Task to complete:
Return only the lines from the one containing "localparam logic [3:0] CYCLE_LO_OFS" to the end of the entries below, exactly as written, both ends included.

(Stored data entries)
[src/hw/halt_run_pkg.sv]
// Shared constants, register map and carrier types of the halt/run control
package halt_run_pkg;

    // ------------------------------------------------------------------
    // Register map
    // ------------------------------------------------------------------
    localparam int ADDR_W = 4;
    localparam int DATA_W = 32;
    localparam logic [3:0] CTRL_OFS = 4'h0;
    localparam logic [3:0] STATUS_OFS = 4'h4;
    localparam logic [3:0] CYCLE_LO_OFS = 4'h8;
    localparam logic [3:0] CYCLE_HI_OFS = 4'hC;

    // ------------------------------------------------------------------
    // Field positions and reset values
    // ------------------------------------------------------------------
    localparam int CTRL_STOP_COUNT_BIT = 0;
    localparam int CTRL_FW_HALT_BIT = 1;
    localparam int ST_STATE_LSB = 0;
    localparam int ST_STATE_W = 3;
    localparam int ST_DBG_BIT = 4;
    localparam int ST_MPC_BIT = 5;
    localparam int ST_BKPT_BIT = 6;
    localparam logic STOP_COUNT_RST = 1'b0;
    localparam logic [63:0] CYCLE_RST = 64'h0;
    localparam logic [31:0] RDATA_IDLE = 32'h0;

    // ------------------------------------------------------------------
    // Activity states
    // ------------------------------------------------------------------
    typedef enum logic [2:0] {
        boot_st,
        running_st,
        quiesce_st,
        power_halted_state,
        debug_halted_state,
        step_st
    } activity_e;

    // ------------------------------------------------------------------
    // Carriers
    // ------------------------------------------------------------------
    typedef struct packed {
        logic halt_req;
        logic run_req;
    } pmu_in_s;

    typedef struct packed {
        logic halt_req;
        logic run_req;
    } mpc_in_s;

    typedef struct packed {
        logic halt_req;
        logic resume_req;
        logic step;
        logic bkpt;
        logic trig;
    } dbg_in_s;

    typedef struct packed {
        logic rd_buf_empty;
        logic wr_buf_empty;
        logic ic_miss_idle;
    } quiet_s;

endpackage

Problem solution:
    localparam logic [3:0] CYCLE_LO_OFS = 4'h8;
    localparam logic [3:0] CYCLE_HI_OFS = 4'hC;

    // ------------------------------------------------------------------
    // Field positions and reset values
    // ------------------------------------------------------------------
    localparam int CTRL_STOP_COUNT_BIT = 0;
    localparam int CTRL_FW_HALT_BIT = 1;
    localparam int ST_STATE_LSB = 0;
    localparam int ST_STATE_W = 3;
    localparam int ST_DBG_BIT = 4;
    localparam int ST_MPC_BIT = 5;
    localparam int ST_BKPT_BIT = 6;
    localparam logic STOP_COUNT_RST = 1'b0;
    localparam logic [63:0] CYCLE_RST = 64'h0;
    localparam logic [31:0] RDATA_IDLE = 32'h0;

    // ------------------------------------------------------------------
    // Activity states
    // ------------------------------------------------------------------
    typedef enum logic [2:0] {
        boot_st,
        running_st,
        quiesce_st,
        power_halted_state,
        debug_halted_state,
        step_st
    } activity_e;

    // ------------------------------------------------------------------
    // Carriers
    // ------------------------------------------------------------------
    typedef struct packed {
        logic halt_req;
        logic run_req;
    } pmu_in_s;

    typedef struct packed {
        logic halt_req;
        logic run_req;
    } mpc_in_s;

    typedef struct packed {
        logic halt_req;
        logic resume_req;
        logic step;
        logic bkpt;
        logic trig;
    } dbg_in_s;

    typedef struct packed {
        logic rd_buf_empty;
        logic wr_buf_empty;
        logic ic_miss_idle;
    } quiet_s;

endpackage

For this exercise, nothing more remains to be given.